Cold Pursuit | Hans Petter Moland | February 8, 2019
Cold Pursuit isn’t your typical first quarter Liam Neeson fare. It’s actually a remake of Norwegian film In Order of Disappearance (on Amazon and Netflix, if you haven’t seen it yet) from director Hans Petter Moland, who steps back into the director’s chair to remake his own film, this time for an American audience starring Liam Neeson (Stellan Skarsgard in the original).
Nels Coxman (Neeson) is a humble snowplow driver in the snowy little town of Kehoe, best known for its ski resort. He enjoys a simple life with his wife Grace (Laura Dern) and son Kyle (Micheál Richardson), and he’s a beloved community member – even winning the town’s Man of the Year award.
After accepting his award, his life changes when his son is tragically killed by someone who sets it up to look like a drug overdose. Nels takes action seeking vengeance and begins hunting those behind Kyle’s murder. Nels’ quest for revenge takes him on an unexpected journey into the world of a territorial drug war between two groups.
The first is Viking (Tom Bateman, previously supporting in Murder on the Orient Express), the short-tempered and quick-triggered head of a local gang. He and his gang mistakingly assume that a rival Native American gang led by White Bull (Tom Jackson) are the ones behind Nels’ actions, and end up breaking a truce of some years between the two gangs in a hasty act of violence. This catches the attention of two local cops, Kim (Emmy Rossum) and Gip (John Doman), who are confused by the sudden onset of violence in their ski resort town.
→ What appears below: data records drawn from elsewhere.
Source: an optimization exercise on an open RTL-to-GDS flow (aim: small area, a short achievable clock period and few clock cycles per item). Production flows keep margins and buffers that such runs may drop.

==> inputs of 08-10 <==
==> flow/design.v (excerpt) <==
module fp_alu_seq #(
   parameter int EXP_W = 8,
   parameter int MAN_W = 23
) (
   input  logic                   clk,
   input  logic                   rst,
   input  logic                   in_valid,
   output logic                   in_ready,
   input  logic [2:0]             op,
   input  logic [EXP_W+MAN_W:0]   a,
   input  logic [EXP_W+MAN_W:0]   b,
   output logic                   out_valid,
   input  logic                   out_ready,
   output logic [EXP_W+MAN_W:0]   result,
   output logic [3:0]             flags
);
   localparam logic [2:0] OP_SUB = 3'b001;
   localparam logic [2:0] OP_MUL = 3'b010;
   localparam logic [2:0] OP_DIV = 3'b011;
   localparam int         K      = 4;    
   logic        v0, st0;
   logic [2:0]  op0;
   logic [31:0] a0, b0;
   logic        v1, add1, mul1, div1, s1;
   logic [9:0]  e1;
   logic [26:0] xa1;
   logic [27:0] xb1;
   logic        xc1;
   logic        sp1, spn1, spi1, sps1, nv1, dz1;
   logic        v2, div2;
   logic        v3;
   logic [31:0] res3;
   logic [3:0]  fl3;
   logic        dbusy;
   logic [2:0]  dcnt;
   logic [26:0] dws, dwc;
   logic [24:0] dp, dn;      
   logic [23:0] dd;
   logic        hv;           
   logic [26:0] hws, hwc;
   logic [24:0] hp, hn;
   logic adv, adv0, accept, consume, dfree, start_in, start_r0, div0, dfin, dstep;
  ...
clock: 11.0 ns
lec_check: 0
abc_area: 1
cap_margin: 20
core_margin: 2
core_utilization: 40
setup_slack_margin: 4
slew_margin: 20
standard.sh (not shown) runs the stock make flow with config.mk's settings and CLKGATE_MAP_FILE= SYNTH_SCRIPT=/design/flow/synth_recipe.tcl, a recipe that flattens the netlist after the stock synthesis.
==> flow/flow/run.sh <==
#!/bin/bash
# Own flow: the standard layout (standard.sh), except that synthesis runs without
# the full/half-adder extraction (ADDER_MAP_FILE empty), so that ABC maps the adders
# itself. Registers, floorplan, power grid, placement, CTS and routing are the standard ones.
set -euo pipefail
bash standard.sh ADDER_MAP_FILE= synth > synth.log 2>&1
bash standard.sh finish > layout.log 2>&1
==> 07-20: changes against 08-10 <==
--- a/flow/design.v
+++ b/flow/design.v
@@ -32,15 +32,15 @@
    logic [31:0] res3;
    logic [3:0]  fl3;
    logic        dbusy;
    logic [2:0]  dcnt;
    logic [26:0] dws, dwc;
-   logic [24:0] dp, dn;      
+   logic [24:0] dq, dqm;
    logic [23:0] dd;
    logic        hv;           
    logic [26:0] hws, hwc;
-   logic [24:0] hp, hn;
+   logic [24:0] hq;
    logic adv, adv0, accept, consume, dfree, start_in, start_r0, div0, dfin, dstep;
    assign div0     = (op0 == OP_DIV);
    assign adv      = !(v3 && !out_ready) && !(v2 && div2 && !hv);
    assign consume  = v2 && div2 && adv;
    assign dfin     = dbusy && (dcnt == 3'd1) && (!hv || consume);
@@ -264,11 +264,11 @@
    logic [3:0]  fl_n;
    always_comb begin
       {dsg, de8} = res2[27:19];
       {dsp, dspn, dspi, dsps, dnv, ddz} = res2[5:0];
       wsum  = hws + hwc;
-      qf    = hp + ~hn + {24'd0, !wsum[26]};
+      qf    = wsum[26] ? (hq - 25'd1) : hq;
       dhi   = qf[24];
       df    = dhi ? qf[23:1] : qf[22:0];
       dov   = dhi ? res2[9] : res2[7];
       dun   = dhi ? res2[8] : res2[6];
       res_n = {dsg, dhi ? de8 : res2[18:11], df};
@@ -311,24 +311,24 @@
          st0 <= 1'b1;
       end
    end
    logic [31:0] da_src, db_src;
    logic [26:0] lws, lwc, sws1, swc1, sws2, swc2, sws3, swc3;
-   logic [24:0] lp, ln, qp1, qn1, qp2, qn2, qp3, qn3;
+   logic [24:0] lq, lqm, sq1, sqm1, sq2, sqm2, sq3, sqm3;
    logic [23:0] ld;
    assign da_src = start_r0 ? a0 : a;
    assign db_src = start_r0 ? b0 : b;
    assign ld     = {1'b1, db_src[22:0]};
    fp_div_step u_ds0 (.ws({4'b0000, da_src[22:0]} | 27'h0800000), .wc(27'd0),
-                      .p(25'd0), .n(25'd0), .d(ld),
-                      .ws_n(lws), .wc_n(lwc), .p_n(lp), .n_n(ln));
-   fp_div_step u_ds1 (.ws(dws), .wc(dwc), .p(dp), .n(dn), .d(dd),
-                      .ws_n(sws1), .wc_n(swc1), .p_n(qp1), .n_n(qn1));
-   fp_div_step u_ds2 (.ws(sws1), .wc(swc1), .p(qp1), .n(qn1), .d(dd),
-                      .ws_n(sws2), .wc_n(swc2), .p_n(qp2), .n_n(qn2));
-   fp_div_step u_ds3 (.ws(sws2), .wc(swc2), .p(qp2), .n(qn2), .d(dd),
-                      .ws_n(sws3), .wc_n(swc3), .p_n(qp3), .n_n(qn3));
+                      .q(25'd0), .qm({25{1'b1}}), .d(ld),
+                      .ws_n(lws), .wc_n(lwc), .q_n(lq), .qm_n(lqm));
+   fp_div_step u_ds1 (.ws(dws), .wc(dwc), .q(dq), .qm(dqm), .d(dd),
+                      .ws_n(sws1), .wc_n(swc1), .q_n(sq1), .qm_n(sqm1));
+   fp_div_step u_ds2 (.ws(sws1), .wc(swc1), .q(sq1), .qm(sqm1), .d(dd),
+                      .ws_n(sws2), .wc_n(swc2), .q_n(sq2), .qm_n(sqm2));
+   fp_div_step u_ds3 (.ws(sws2), .wc(swc2), .q(sq2), .qm(sqm2), .d(dd),
+                      .ws_n(sws3), .wc_n(swc3), .q_n(sq3), .qm_n(sqm3));
    always_ff @(posedge clk) begin
       if (rst) begin
          dbusy <= 1'b0;
          dcnt  <= 3'd0;
          hv    <= 1'b0;
@@ -344,37 +344,36 @@
          else if (consume) hv <= 1'b0;
       end
       if (start_in || start_r0) begin
          dws <= lws;
          dwc <= lwc;
-         dp  <= lp;
-         dn  <= ln;
+         dq  <= lq;
+         dqm <= lqm;
          dd  <= ld;
       end else if (dstep) begin
          dws <= sws3;
          dwc <= swc3;
-         dp  <= qp3;
-         dn  <= qn3;
+         dq  <= sq3;
+         dqm <= sqm3;
       end
       if (dfin) begin
          hws <= sws3;
          hwc <= swc3;
-         hp  <= qp3;
-         hn  <= qn3;
+         hq  <= sq3;
       end
    end
 endmodule
 module fp_div_step (
    input  logic [26:0] ws,
    input  logic [26:0] wc,
-   input  logic [24:0] p,
-   input  logic [24:0] n,
+   input  logic [24:0] q,
+   input  logic [24:0] qm,
    input  logic [23:0] d,
    output logic [26:0] ws_n,
    output logic [26:0] wc_n,
-   output logic [24:0] p_n,
-   output logic [24:0] n_n
+   output logic [24:0] q_n,
+   output logic [24:0] qm_n
 );
    logic signed [6:0] y, m2, m1, m0, mn1;
    logic        pos, neg, two, one;
    logic [26:0] md, cm, s4, c4;
    always_comb begin
@@ -397,12 +396,16 @@
       cm  = pos ? ~md : md;
       s4  = {ws[24:0], 2'b00};
       c4  = {wc[24:0], 2'b00};
       ws_n = s4 ^ c4 ^ cm;
       wc_n = {(s4[25:0] & c4[25:0]) | (s4[25:0] & cm[25:0]) | (c4[25:0] & cm[25:0]), pos};
-      p_n = {p[22:0], pos && two, pos && one};
-      n_n = {n[22:0], neg && two, neg && one};
+      if (pos)      q_n = {q[22:0], two ? 2'b10 : 2'b01};
+      else if (neg) q_n = {qm[22:0], two ? 2'b10 : 2'b11};
+      else          q_n = {q[22:0], 2'b00};
+      if (pos)      qm_n = {q[22:0], two ? 2'b01 : 2'b00};
+      else if (neg) qm_n = {qm[22:0], two ? 2'b01 : 2'b10};
+      else          qm_n = {qm[22:0], 2'b11};
    end
 endmodule
 module fp_mul_cs (
    input  logic [23:0] a,
    input  logic [23:0] b,
==> 09-19: changes against 08-10 <==
--- a/flow/design.v
+++ b/flow/design.v
@@ -32,15 +32,15 @@
    logic [31:0] res3;
    logic [3:0]  fl3;
    logic        dbusy;
    logic [2:0]  dcnt;
    logic [26:0] dws, dwc;
-   logic [24:0] dp, dn;      
+   logic [24:0] dq, dqm;
    logic [23:0] dd;
    logic        hv;           
    logic [26:0] hws, hwc;
-   logic [24:0] hp, hn;
+   logic [24:0] hq;
    logic adv, adv0, accept, consume, dfree, start_in, start_r0, div0, dfin, dstep;
    assign div0     = (op0 == OP_DIV);
    assign adv      = !(v3 && !out_ready) && !(v2 && div2 && !hv);
    assign consume  = v2 && div2 && adv;
    assign dfin     = dbusy && (dcnt == 3'd1) && (!hv || consume);
@@ -264,11 +264,11 @@
    logic [3:0]  fl_n;
    always_comb begin
       {dsg, de8} = res2[27:19];
       {dsp, dspn, dspi, dsps, dnv, ddz} = res2[5:0];
       wsum  = hws + hwc;
-      qf    = hp + ~hn + {24'd0, !wsum[26]};
+      qf    = wsum[26] ? (hq - 25'd1) : hq;
       dhi   = qf[24];
       df    = dhi ? qf[23:1] : qf[22:0];
       dov   = dhi ? res2[9] : res2[7];
       dun   = dhi ? res2[8] : res2[6];
       res_n = {dsg, dhi ? de8 : res2[18:11], df};
@@ -311,24 +311,24 @@
          st0 <= 1'b1;
       end
    end
    logic [31:0] da_src, db_src;
    logic [26:0] lws, lwc, sws1, swc1, sws2, swc2, sws3, swc3;
-   logic [24:0] lp, ln, qp1, qn1, qp2, qn2, qp3, qn3;
+   logic [24:0] lq, lqm, sq1, sqm1, sq2, sqm2, sq3, sqm3;
    logic [23:0] ld;
    assign da_src = start_r0 ? a0 : a;
    assign db_src = start_r0 ? b0 : b;
    assign ld     = {1'b1, db_src[22:0]};
    fp_div_step u_ds0 (.ws({4'b0000, da_src[22:0]} | 27'h0800000), .wc(27'd0),
-                      .p(25'd0), .n(25'd0), .d(ld),
-                      .ws_n(lws), .wc_n(lwc), .p_n(lp), .n_n(ln));
-   fp_div_step u_ds1 (.ws(dws), .wc(dwc), .p(dp), .n(dn), .d(dd),
-                      .ws_n(sws1), .wc_n(swc1), .p_n(qp1), .n_n(qn1));
-   fp_div_step u_ds2 (.ws(sws1), .wc(swc1), .p(qp1), .n(qn1), .d(dd),
-                      .ws_n(sws2), .wc_n(swc2), .p_n(qp2), .n_n(qn2));
-   fp_div_step u_ds3 (.ws(sws2), .wc(swc2), .p(qp2), .n(qn2), .d(dd),
-                      .ws_n(sws3), .wc_n(swc3), .p_n(qp3), .n_n(qn3));
+                      .q(25'd0), .qm({25{1'b1}}), .d(ld),
+                      .ws_n(lws), .wc_n(lwc), .q_n(lq), .qm_n(lqm));
+   fp_div_step u_ds1 (.ws(dws), .wc(dwc), .q(dq), .qm(dqm), .d(dd),
+                      .ws_n(sws1), .wc_n(swc1), .q_n(sq1), .qm_n(sqm1));
+   fp_div_step u_ds2 (.ws(sws1), .wc(swc1), .q(sq1), .qm(sqm1), .d(dd),
+                      .ws_n(sws2), .wc_n(swc2), .q_n(sq2), .qm_n(sqm2));
+   fp_div_step u_ds3 (.ws(sws2), .wc(swc2), .q(sq2), .qm(sqm2), .d(dd),
+                      .ws_n(sws3), .wc_n(swc3), .q_n(sq3), .qm_n(sqm3));
    always_ff @(posedge clk) begin
       if (rst) begin
          dbusy <= 1'b0;
          dcnt  <= 3'd0;
          hv    <= 1'b0;
@@ -344,37 +344,36 @@
          else if (consume) hv <= 1'b0;
       end
       if (start_in || start_r0) begin
          dws <= lws;
          dwc <= lwc;
-         dp  <= lp;
-         dn  <= ln;
+         dq  <= lq;
+         dqm <= lqm;
          dd  <= ld;
       end else if (dstep) begin
          dws <= sws3;
          dwc <= swc3;
-         dp  <= qp3;
-         dn  <= qn3;
+         dq  <= sq3;
+         dqm <= sqm3;
       end
       if (dfin) begin
          hws <= sws3;
          hwc <= swc3;
-         hp  <= qp3;
-         hn  <= qn3;
+         hq  <= sq3;
       end
    end
 endmodule
 module fp_div_step (
    input  logic [26:0] ws,
    input  logic [26:0] wc,
-   input  logic [24:0] p,
-   input  logic [24:0] n,
+   input  logic [24:0] q,
+   input  logic [24:0] qm,
    input  logic [23:0] d,
    output logic [26:0] ws_n,
    output logic [26:0] wc_n,
-   output logic [24:0] p_n,
-   output logic [24:0] n_n
+   output logic [24:0] q_n,
+   output logic [24:0] qm_n
 );
    logic signed [6:0] y, m2, m1, m0, mn1;
    logic        pos, neg, two, one;
    logic [26:0] md, cm, s4, c4;
    always_comb begin
@@ -397,12 +396,16 @@
       cm  = pos ? ~md : md;
       s4  = {ws[24:0], 2'b00};
       c4  = {wc[24:0], 2'b00};
       ws_n = s4 ^ c4 ^ cm;
       wc_n = {(s4[25:0] & c4[25:0]) | (s4[25:0] & cm[25:0]) | (c4[25:0] & cm[25:0]), pos};
-      p_n = {p[22:0], pos && two, pos && one};
-      n_n = {n[22:0], neg && two, neg && one};
+      if (pos)      q_n = {q[22:0], two ? 2'b10 : 2'b01};
+      else if (neg) q_n = {qm[22:0], two ? 2'b10 : 2'b11};
+      else          q_n = {q[22:0], 2'b00};
+      if (pos)      qm_n = {q[22:0], two ? 2'b01 : 2'b00};
+      else if (neg) qm_n = {qm[22:0], two ? 2'b01 : 2'b10};
+      else          qm_n = {qm[22:0], 2'b11};
    end
 endmodule
 module fp_mul_cs (
    input  logic [23:0] a,
    input  logic [23:0] b,
CORE_UTILIZATION = 50   (was 40)
==> summary of the runs <==
- Against 08-10, the setup slack of 07-20 is better by 0.13 ns.
- Between 09-19 and 07-20, the lower utilization is in 07-20 (gap 11 points).
- Maximum frequency, highest first: 07-20, 09-19, 08-10.
- Of 07-20 and 09-19, 07-20 has the higher worst hold slack (gap 0.010 ns).
- Of 09-19 and 07-20, 09-19 has the higher clock-buffer cell count (gap 2).
- Die area: 08-10 is larger than 09-19 (25%).
Function was not checked in any run of this note: the RTL went through the layout flow alone.

separate check: timing with driven ports:
The results above use ideal ports. As a check the final layouts listed here were re-extracted and re-timed, cells and wires unchanged. Step 1 assumes that a clkbuf_16 drives the clock port and a buf_2 every other input. Step 2 moves the port delays by t, midway between the first and last clock arrival at a register: inputs arrive t later, outputs are due t later. That takes back most of the time a late clock gives input paths. a / b / c = ideal / step 1 / step 2; a / b = the first two.
| run | t (ns) | slack for setup (ns) | latest minus earliest clock arrival (ns) | worst data-port slew with drivers (ns) |
|---|---|---|---|---|
| 08-10 | 0.712 | 4.252 / 4.228 / 4.228 | 0.044 / 0.044 | 0.17 |
| 07-20 | 0.703 | 4.377 / 4.377 / 4.203 | 0.070 / 0.071 | 0.12 |
| 09-19 | 0.736 | 4.262 / 4.262 / 3.909 | 0.053 / 0.052 | 0.18 |
After both steps every run listed still meets setup and hold. For 09-19, which loses most, drivers alone change the setup slack by 0.000 ns; drivers and shift together by -0.353 ns.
Moland takes the dark comedic touch from his original and keeps the same train of thought with a slightly more American sensibility. Most fans will go into Cold Pursuit expecting just another action film starring Neeson, but it subverts those expectations with a dark sense of humor that gives it a whole new dimension. Like a wicked hybrid of Fargo, In Bruges, and a yet-to-be-made Coen Brothers film, Cold Pursuit blends violent action and humor as if they are a pairing that the other couldn’t live without.
The humor works to a more consistent degree in the original, with some aspects failing a bit short here – maybe a bit lost in translation, if you will. But similarly, there are some troublesome aspects from the original (such as a burst of domestic violence and a four-letter C-word) that are altered this time around during what is a much different sociopolitical landscape than it was just five years ago.
After watching the original, my biggest fear going into Cold Pursuit was that I would find myself endlessly comparing the two to the point where it would be impossible to enjoy (like with Miss Bala). Of course, I made my fair share of mental notes of the differences between the two, but as the film went along, I found myself able to just enjoy this film as its own separate entry and take it in for what it was, which was undoubtedly a sign that it was working.
The film may play a bit too absurd for some, but for someone who thrives off a daily dose of dark humor, I enjoyed a lot of what Cold Pursuit had to offer, even if it does so at varying levels of success. Liam Neeson is almost too obvious of a good fit for the violent aspects that the role calls for, but he also leans into the weird comedic aspects to great success. Opposite him, Tom Bateman is completely chewing the scenery as the villain, and although his America accent sounds like a strange imitation of Heath Ledger’s Joker, I enjoyed seeing his descent into madness.
In some ways, the rest of the film feels more like an ensemble rather than a full-on supporting cast, with each member getting a chance to shine, mainly Tom Jackson’s White Bull and Raoul Max Trujillo as his second-in-command. Sadly, both Emmy Emmy Rossum and Laura Dern feel wasted here, as both are too good to feel as though the film has forgotten them.
Cold Pursuit will play differently for each person depending on their sense of humor and the way that integrates into the violence, but I have a feeling that this will be a film that finds a cult-like following over time, no thanks to the lackluster marketing for the film that didn’t highlight its absurd humor as a selling point nearly enough.